---------- Input ----------
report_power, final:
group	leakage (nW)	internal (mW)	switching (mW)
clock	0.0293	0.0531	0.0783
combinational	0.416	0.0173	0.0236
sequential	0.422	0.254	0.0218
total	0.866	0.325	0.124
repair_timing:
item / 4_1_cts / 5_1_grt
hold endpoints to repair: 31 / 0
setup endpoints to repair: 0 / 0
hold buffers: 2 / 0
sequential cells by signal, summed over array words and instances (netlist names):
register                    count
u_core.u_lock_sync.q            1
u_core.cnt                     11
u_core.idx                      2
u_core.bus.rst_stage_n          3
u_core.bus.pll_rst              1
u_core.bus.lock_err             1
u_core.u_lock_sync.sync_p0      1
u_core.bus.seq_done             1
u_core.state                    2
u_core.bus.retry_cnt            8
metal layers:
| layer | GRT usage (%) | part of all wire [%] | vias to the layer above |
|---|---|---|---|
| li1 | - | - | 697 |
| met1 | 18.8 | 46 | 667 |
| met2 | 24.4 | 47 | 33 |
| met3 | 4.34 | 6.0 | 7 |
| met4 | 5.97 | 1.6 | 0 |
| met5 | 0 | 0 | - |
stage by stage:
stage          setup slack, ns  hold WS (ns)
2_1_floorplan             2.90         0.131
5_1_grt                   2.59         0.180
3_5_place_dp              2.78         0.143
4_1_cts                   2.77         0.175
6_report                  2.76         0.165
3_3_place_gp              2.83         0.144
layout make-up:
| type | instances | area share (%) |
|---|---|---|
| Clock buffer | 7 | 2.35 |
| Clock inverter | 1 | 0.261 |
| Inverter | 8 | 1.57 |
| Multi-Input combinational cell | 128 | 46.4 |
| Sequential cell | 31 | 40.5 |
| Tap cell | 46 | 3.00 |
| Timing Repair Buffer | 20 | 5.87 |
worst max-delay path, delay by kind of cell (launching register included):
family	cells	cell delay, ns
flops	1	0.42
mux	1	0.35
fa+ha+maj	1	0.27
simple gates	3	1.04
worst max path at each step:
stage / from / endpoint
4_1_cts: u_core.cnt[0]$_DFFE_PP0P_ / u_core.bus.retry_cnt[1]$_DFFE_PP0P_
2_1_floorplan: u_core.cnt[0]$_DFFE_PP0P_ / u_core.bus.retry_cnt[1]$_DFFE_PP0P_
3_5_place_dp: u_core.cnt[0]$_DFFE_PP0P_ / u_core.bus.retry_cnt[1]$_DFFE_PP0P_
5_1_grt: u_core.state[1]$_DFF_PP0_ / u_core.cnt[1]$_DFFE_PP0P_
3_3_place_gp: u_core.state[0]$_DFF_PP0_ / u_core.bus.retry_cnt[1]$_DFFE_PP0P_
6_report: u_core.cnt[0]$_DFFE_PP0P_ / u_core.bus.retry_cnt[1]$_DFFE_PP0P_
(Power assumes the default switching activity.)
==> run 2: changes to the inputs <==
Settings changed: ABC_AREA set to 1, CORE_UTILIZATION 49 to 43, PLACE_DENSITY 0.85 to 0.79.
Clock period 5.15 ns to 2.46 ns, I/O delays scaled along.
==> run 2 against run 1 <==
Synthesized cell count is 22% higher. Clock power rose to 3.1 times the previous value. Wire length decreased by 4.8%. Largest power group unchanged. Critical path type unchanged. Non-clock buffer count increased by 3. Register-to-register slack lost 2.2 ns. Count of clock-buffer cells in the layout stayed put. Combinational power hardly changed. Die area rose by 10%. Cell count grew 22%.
**config.mk**
```make
export PLATFORM = sky130hd
export DESIGN_NAME = fetch_prefetch_queue
export DESIGN_NICKNAME = d
export VERILOG_FILES = /design/src/rtl/fetch_pkg.sv /design/src/rtl/fetch_fifo.sv /design/src/rtl/fetch_prefetch_queue.sv
export SDC_FILE = /design/constraint.sdc
export NUM_CORES = 1
export LEC_CHECK = 0
export CORE_MARGIN = 2
export CORE_UTILIZATION = 40
export DETAILED_ROUTE_END_ITERATION = 6
export HOLD_SLACK_MARGIN = 0.08
export PLACE_DENSITY = 0.65
export SYNTH_ARGS = -nofsm -noshare
export SYNTH_HDL_FRONTEND = slang
export SYNTH_SLANG_ARGS = --single-unit
export TNS_END_PERCENT = 100
```
**constraint.sdc**
```tcl
create_clock -name clk -period 10.2 [get_ports clk]
set_input_delay 1.53 -clock clk [delete_from_list [all_inputs] [get_ports clk]]
set_output_delay 1.53 -clock clk [all_outputs]
set_load 0.02 [all_outputs]
```
--- src/rtl/host_loader.sv ---
`default_nettype none
// ============================================================================
// host_loader : framed serial host port sequencing icache/dcache accesses
// Revision    : 1.0
// ============================================================================
module host_loader #(
  parameter int ADDR_W = 4,
  parameter int DATA_W = 8
) (
  input  logic              clk,
  input  logic              rst_n,
  input  logic              csi_n,
  input  logic              csd_n,
  input  logic              mosi,
  input  logic              proc_run,
  input  logic [DATA_W-1:0] rd_data,
  output logic              miso,
  output logic              wr_en,
  output logic              rd_en,
  output logic              tgt_sel,
  output logic [ADDR_W-1:0] addr,
  output logic [DATA_W-1:0] wr_data,
  output logic              host_busy,
  output logic              frame_err
);

  localparam int CNT_W = $clog2(ADDR_W + DATA_W + 1);

  typedef enum logic [2:0] {
    S_IDLE   = 3'd0,
    S_CMD    = 3'd1,
    S_WDATA  = 3'd2,
    S_COMMIT = 3'd3,
    S_RFETCH = 3'd4,
    S_RSHIFT = 3'd5,
    S_DRAIN  = 3'd6
  } state_t;

  state_t            state_q, state_d;
  logic [CNT_W-1:0]  cnt_q, cnt_d;
  logic              rw_q, rw_d;
  logic              tgt_q, tgt_d;
  logic              err_q, err_d;
  logic [ADDR_W-1:0] addr_q, addr_d;
  logic [DATA_W-1:0] wdata_q, wdata_d;
  logic [DATA_W-1:0] shift_q, shift_d;

  logic w_any_low, w_both_low, w_both_high;
  logic w_own_low, w_other_low, w_abort;

  assign w_any_low   = ~csi_n | ~csd_n;
  assign w_both_low  = ~csi_n & ~csd_n;
  assign w_both_high = csi_n & csd_n;
  assign w_own_low   = tgt_q ? ~csd_n : ~csi_n;
  assign w_other_low = tgt_q ? ~csi_n : ~csd_n;
  // Frame is lost if its own select drops or the other target is selected.
  assign w_abort     = ~w_own_low | w_other_low;

  always_comb begin
    state_d = state_q;
    cnt_d   = cnt_q;
    rw_d    = rw_q;
    tgt_d   = tgt_q;
    addr_d  = addr_q;
    wdata_d = wdata_q;
    shift_d = shift_q;
    err_d   = 1'b0;
    unique case (state_q)
      S_IDLE: begin
        if (w_both_low || (w_any_low && proc_run)) begin
          err_d   = 1'b1;
          state_d = S_DRAIN;
        end else if (w_any_low) begin
          rw_d    = mosi;
          tgt_d   = ~csd_n;
          cnt_d   = CNT_W'(1);
          state_d = S_CMD;
        end
      end
      S_CMD: begin
        if (w_abort) begin
          err_d   = 1'b1;
          state_d = w_both_high ? S_IDLE : S_DRAIN;
        end else begin
          addr_d = {addr_q[ADDR_W-2:0], mosi};
          cnt_d  = cnt_q + CNT_W'(1);
          if (cnt_q == CNT_W'(ADDR_W)) begin
            cnt_d   = '0;
            state_d = rw_q ? S_WDATA : S_RFETCH;
          end
        end
      end
      S_WDATA: begin
        if (w_abort) begin
          err_d   = 1'b1;
          state_d = w_both_high ? S_IDLE : S_DRAIN;
        end else begin
          wdata_d = {wdata_q[DATA_W-2:0], mosi};
          cnt_d   = cnt_q + CNT_W'(1);
          if (cnt_q == CNT_W'(DATA_W - 1)) begin
            cnt_d   = '0;
            state_d = S_COMMIT;
          end
        end
      end
      S_COMMIT: begin
        state_d = S_DRAIN;
      end
      S_RFETCH: begin
        shift_d = rd_data;
        cnt_d   = '0;
        state_d = S_RSHIFT;
      end
      S_RSHIFT: begin
        if (w_abort) begin
          err_d   = 1'b1;
          state_d = w_both_high ? S_IDLE : S_DRAIN;
        end else begin
          shift_d = {shift_q[DATA_W-2:0], 1'b0};
          cnt_d   = cnt_q + CNT_W'(1);
          if (cnt_q == CNT_W'(DATA_W - 1)) begin
            cnt_d   = '0;
            state_d = S_DRAIN;
          end
        end
      end
      S_DRAIN: begin
        // Trailing bits are swallowed here until the host releases both selects.
        if (w_both_high) begin
          state_d = S_IDLE;
        end
      end
      default: begin
        state_d = S_IDLE;
      end
    endcase
  end

  always_ff @(posedge clk or negedge rst_n) begin
    if (!rst_n) begin
      state_q <= S_IDLE;
      cnt_q   <= '0;
      rw_q    <= 1'b0;
      tgt_q   <= 1'b0;
      err_q   <= 1'b0;
      addr_q  <= '0;
      wdata_q <= '0;
      shift_q <= '0;
    end else begin
      state_q <= state_d;
      cnt_q   <= cnt_d;
      rw_q    <= rw_d;
      tgt_q   <= tgt_d;
      err_q   <= err_d;
      addr_q  <= addr_d;
      wdata_q <= wdata_d;
      shift_q <= shift_d;
    end
  end

  assign miso      = (state_q == S_RSHIFT) & shift_q[DATA_W-1];
  assign wr_en     = (state_q == S_COMMIT);
  assign rd_en     = (state_q == S_RFETCH);
  assign tgt_sel   = tgt_q;
  assign addr      = addr_q;
  assign wr_data   = wdata_q;
  assign host_busy = (state_q != S_IDLE);
  assign frame_err = err_q;

endmodule
`default_nettype wire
----------
* **Your objective**: Taking the listing above line by line, say how many lines include the string "endpoints", and give only that number.

* **Solution below**: 2